Cold Steel
Page 203
I glared at him. “Tara was protecting me.”
“I find it odd she would have believed that by dying she would protect you.”
“She knew Daniel would protect me. I hope you don’t find that odd.”
“Indeed, I do not, for Daniel was exactly the sort of man who could raise another man’s child as if it were his own and never love it less for all of that.”
How he had me then! For I was seized by both overwhelming grief and passionate curiosity.
“What do you mean? What sort of man was he?”
He leaned closer, voice dropping to a murmur. “Ah, Cat, he was a better man than I am.”
I sat back. “Are you mocking me?”
“No, I am not.” I knew he meant it, although I could not have said why. “I am mocking myself. I have asked myself a thousand times since that day why she did not confide in me.”
“The Amazon’s oath she swore condemned her to death for becoming pregnant.”
“She could have told me the truth. I would have found a way. But she felt only Daniel could rescue her, as if Tara had ever needed rescuing from anything except that hells-ridden, pestilent village she was born in. That must be why she hid the pregnancy for so long, waiting for Daniel to come. Or perhaps she hoped that drill, or a battle, would cause her to miscarry and rid her of a thing she did not want.”
“Do you know, General, I start to begin to like you again, and then you say something like that. My mother and father loved me.”
“I do not dispute that they loved you. I’ve read his journals. There’s a passage I recall in particular. ‘Is some other man’s bastard worth this to you?’ So your Uncle Jonatan demanded of his brother Daniel. And Daniel writes, ‘What happened on the ice does not matter. The child will be my child. I have promised Tara that, and even if I had not, it would make no difference, for my little cat is my sweet daughter, the delight of my life.’ ”
He examined me where I sat just outside the spill of light. “Why, Cat—are you crying?”
I wiped a tear from my cheek with the back of a hand. “There’s no shame in grief. I lost my parents when I was six. I lost the love I would have had from them all the years from then to now. Think of what they lost! They lost the years they would have had to watch me grow up, to welcome more children, to treasure each other.”
They were with me still, but it wasn’t the same as if they were sitting across from me at a table in an attic room in a market town in the midst of a war.
“What happened on the ice?” he asked. “There is no journal for the crucial months, the ones during which you must have been conceived. It’s missing, leaving only the mystery of you.”
“The secret belongs to those who remain silent.”
“A phrase I have heard before, from the lips of your husband. Think of this, Cat. If your aunt and uncle had not handed you over to the cold mages, you would never have married him. Destiny is a sharp goad. Never think otherwise.”

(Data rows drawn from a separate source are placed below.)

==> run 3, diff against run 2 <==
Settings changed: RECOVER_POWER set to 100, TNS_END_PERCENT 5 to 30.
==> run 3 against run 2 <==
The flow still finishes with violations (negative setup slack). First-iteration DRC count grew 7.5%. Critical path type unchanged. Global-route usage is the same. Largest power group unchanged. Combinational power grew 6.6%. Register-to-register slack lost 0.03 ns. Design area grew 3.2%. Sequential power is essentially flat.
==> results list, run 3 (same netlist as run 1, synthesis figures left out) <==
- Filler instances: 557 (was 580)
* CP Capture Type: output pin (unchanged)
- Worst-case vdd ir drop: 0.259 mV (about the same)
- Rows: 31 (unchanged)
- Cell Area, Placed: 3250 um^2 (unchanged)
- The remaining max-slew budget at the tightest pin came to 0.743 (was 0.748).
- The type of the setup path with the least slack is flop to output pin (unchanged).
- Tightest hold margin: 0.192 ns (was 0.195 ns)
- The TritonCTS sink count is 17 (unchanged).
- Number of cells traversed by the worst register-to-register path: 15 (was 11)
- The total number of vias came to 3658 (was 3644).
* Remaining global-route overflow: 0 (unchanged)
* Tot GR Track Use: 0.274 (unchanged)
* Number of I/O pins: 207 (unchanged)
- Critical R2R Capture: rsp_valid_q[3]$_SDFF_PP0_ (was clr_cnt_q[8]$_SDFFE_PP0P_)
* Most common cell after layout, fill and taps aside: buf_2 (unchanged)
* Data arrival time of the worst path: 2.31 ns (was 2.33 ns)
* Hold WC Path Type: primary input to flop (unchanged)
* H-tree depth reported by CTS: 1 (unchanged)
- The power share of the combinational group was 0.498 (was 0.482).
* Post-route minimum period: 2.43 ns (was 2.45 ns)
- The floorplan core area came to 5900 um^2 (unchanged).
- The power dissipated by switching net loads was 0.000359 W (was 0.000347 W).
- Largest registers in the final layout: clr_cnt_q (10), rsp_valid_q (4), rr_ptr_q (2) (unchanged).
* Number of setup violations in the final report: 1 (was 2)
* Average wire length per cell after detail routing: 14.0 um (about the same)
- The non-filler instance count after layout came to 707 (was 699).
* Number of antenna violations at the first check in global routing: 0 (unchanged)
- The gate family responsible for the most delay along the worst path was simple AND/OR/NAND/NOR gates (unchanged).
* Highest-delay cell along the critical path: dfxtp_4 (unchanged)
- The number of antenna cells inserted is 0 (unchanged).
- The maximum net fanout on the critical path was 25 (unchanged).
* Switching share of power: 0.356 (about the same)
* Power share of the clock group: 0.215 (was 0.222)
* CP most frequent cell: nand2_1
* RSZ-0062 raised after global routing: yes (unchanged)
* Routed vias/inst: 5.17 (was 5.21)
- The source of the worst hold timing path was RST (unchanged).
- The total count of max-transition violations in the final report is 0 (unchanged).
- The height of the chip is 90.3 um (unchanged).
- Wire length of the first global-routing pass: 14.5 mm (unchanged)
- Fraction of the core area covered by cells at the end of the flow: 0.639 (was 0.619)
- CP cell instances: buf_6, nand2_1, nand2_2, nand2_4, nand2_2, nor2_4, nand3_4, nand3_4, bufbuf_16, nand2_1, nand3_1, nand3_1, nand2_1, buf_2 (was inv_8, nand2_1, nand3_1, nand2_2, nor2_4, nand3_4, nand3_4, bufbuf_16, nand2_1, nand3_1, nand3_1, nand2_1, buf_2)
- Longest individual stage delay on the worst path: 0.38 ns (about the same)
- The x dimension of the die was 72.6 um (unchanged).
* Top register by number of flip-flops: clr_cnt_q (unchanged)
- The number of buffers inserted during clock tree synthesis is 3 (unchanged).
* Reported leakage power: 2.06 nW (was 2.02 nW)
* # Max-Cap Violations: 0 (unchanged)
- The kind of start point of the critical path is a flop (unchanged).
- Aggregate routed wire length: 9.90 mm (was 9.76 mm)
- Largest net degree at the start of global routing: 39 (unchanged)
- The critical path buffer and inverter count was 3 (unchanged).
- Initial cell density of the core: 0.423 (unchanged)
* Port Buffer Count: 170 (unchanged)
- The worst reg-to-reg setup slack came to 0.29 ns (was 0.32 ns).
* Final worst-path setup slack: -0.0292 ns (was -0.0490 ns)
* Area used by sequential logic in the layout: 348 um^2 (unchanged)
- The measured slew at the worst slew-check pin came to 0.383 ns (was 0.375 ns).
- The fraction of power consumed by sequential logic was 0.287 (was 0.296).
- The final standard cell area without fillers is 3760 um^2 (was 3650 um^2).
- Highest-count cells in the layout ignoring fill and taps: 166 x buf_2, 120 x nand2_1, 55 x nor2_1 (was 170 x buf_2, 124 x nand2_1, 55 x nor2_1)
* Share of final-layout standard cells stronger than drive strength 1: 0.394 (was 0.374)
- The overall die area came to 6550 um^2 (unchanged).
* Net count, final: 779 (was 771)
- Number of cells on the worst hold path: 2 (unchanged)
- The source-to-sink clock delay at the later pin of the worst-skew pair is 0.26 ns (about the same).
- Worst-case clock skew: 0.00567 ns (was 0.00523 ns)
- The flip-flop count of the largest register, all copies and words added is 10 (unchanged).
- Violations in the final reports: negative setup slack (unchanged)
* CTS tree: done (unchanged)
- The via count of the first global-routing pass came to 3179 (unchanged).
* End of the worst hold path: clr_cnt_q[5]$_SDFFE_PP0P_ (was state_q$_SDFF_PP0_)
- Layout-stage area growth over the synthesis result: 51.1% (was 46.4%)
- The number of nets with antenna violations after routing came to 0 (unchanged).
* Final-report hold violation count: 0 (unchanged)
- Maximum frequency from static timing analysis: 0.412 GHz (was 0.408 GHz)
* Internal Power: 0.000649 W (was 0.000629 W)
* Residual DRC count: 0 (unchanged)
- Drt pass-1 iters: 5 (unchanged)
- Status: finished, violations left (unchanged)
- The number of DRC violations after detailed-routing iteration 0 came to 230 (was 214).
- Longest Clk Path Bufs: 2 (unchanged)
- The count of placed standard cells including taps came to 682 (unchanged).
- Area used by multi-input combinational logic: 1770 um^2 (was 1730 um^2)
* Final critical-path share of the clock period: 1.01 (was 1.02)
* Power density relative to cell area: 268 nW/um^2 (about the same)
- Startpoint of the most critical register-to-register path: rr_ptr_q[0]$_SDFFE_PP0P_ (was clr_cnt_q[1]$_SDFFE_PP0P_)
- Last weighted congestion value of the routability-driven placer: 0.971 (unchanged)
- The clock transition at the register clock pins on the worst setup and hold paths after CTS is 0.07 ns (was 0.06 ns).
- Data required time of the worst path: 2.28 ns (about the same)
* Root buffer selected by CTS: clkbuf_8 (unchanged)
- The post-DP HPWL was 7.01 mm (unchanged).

“You think it destiny, and not just accident?”
“ ‘Where the hand of fortune branches, Tara Bell’s child must choose.’ We stand on the road washed by the tides of war, you and I. Is it accident that has brought us here? I believe it is not. I believe our fortunes are sealed before we are born.”
He poured himself a second glass and topped up mine.
“Destiny and fortune are just words. I think you are ambitious, General. Ambition is not the same as destiny. You only want to say it is.”
He chuckled. “I like how you speak your mind, Cat. So few manage to be both honest and likable. That is one of your charms. Daniel had the same gift of speaking truth while making his listeners laugh. Do you want to know how I met them? Tara and Daniel, and Helene?”
A jolt like a blow from an axe split through my body. I managed to nod.
“I was a young captain in the army of the Numantian League. One of the princes who ruled the League had made a marriage alliance with a princely clan out of the city of Sala, one of the cities of the Wagadou Federation. The Wagadou Federation grew out of mostly Mande communities who had recently moved into the uninhabited lands northeast of the Rhenus River.”
“Those lands weren’t uninhabited. People lived there already.”
He waved a hand with a casual dismissal. “Herders and trappers, living in the most appalling conditions. Best of all, the new territory was fertile ground for cold mages.”
“Because of its proximity to the ice.”
“Yes, so I understand, although naturally I know little of cold magic. The prince sent me to Sala to escort the noblewoman he was to marry back to Numantia. Instead we found ourselves embroiled in a war against the Atrebates and their allies. The war exploded all across the far north, into the boreal forest and the Barrens. The Celts who live right up against the Barrens are called the Belgae, a barbaric people. A few mage Houses had moved into that area fifty years earlier and civilized them. So we marched north and crossed the Boreal River.”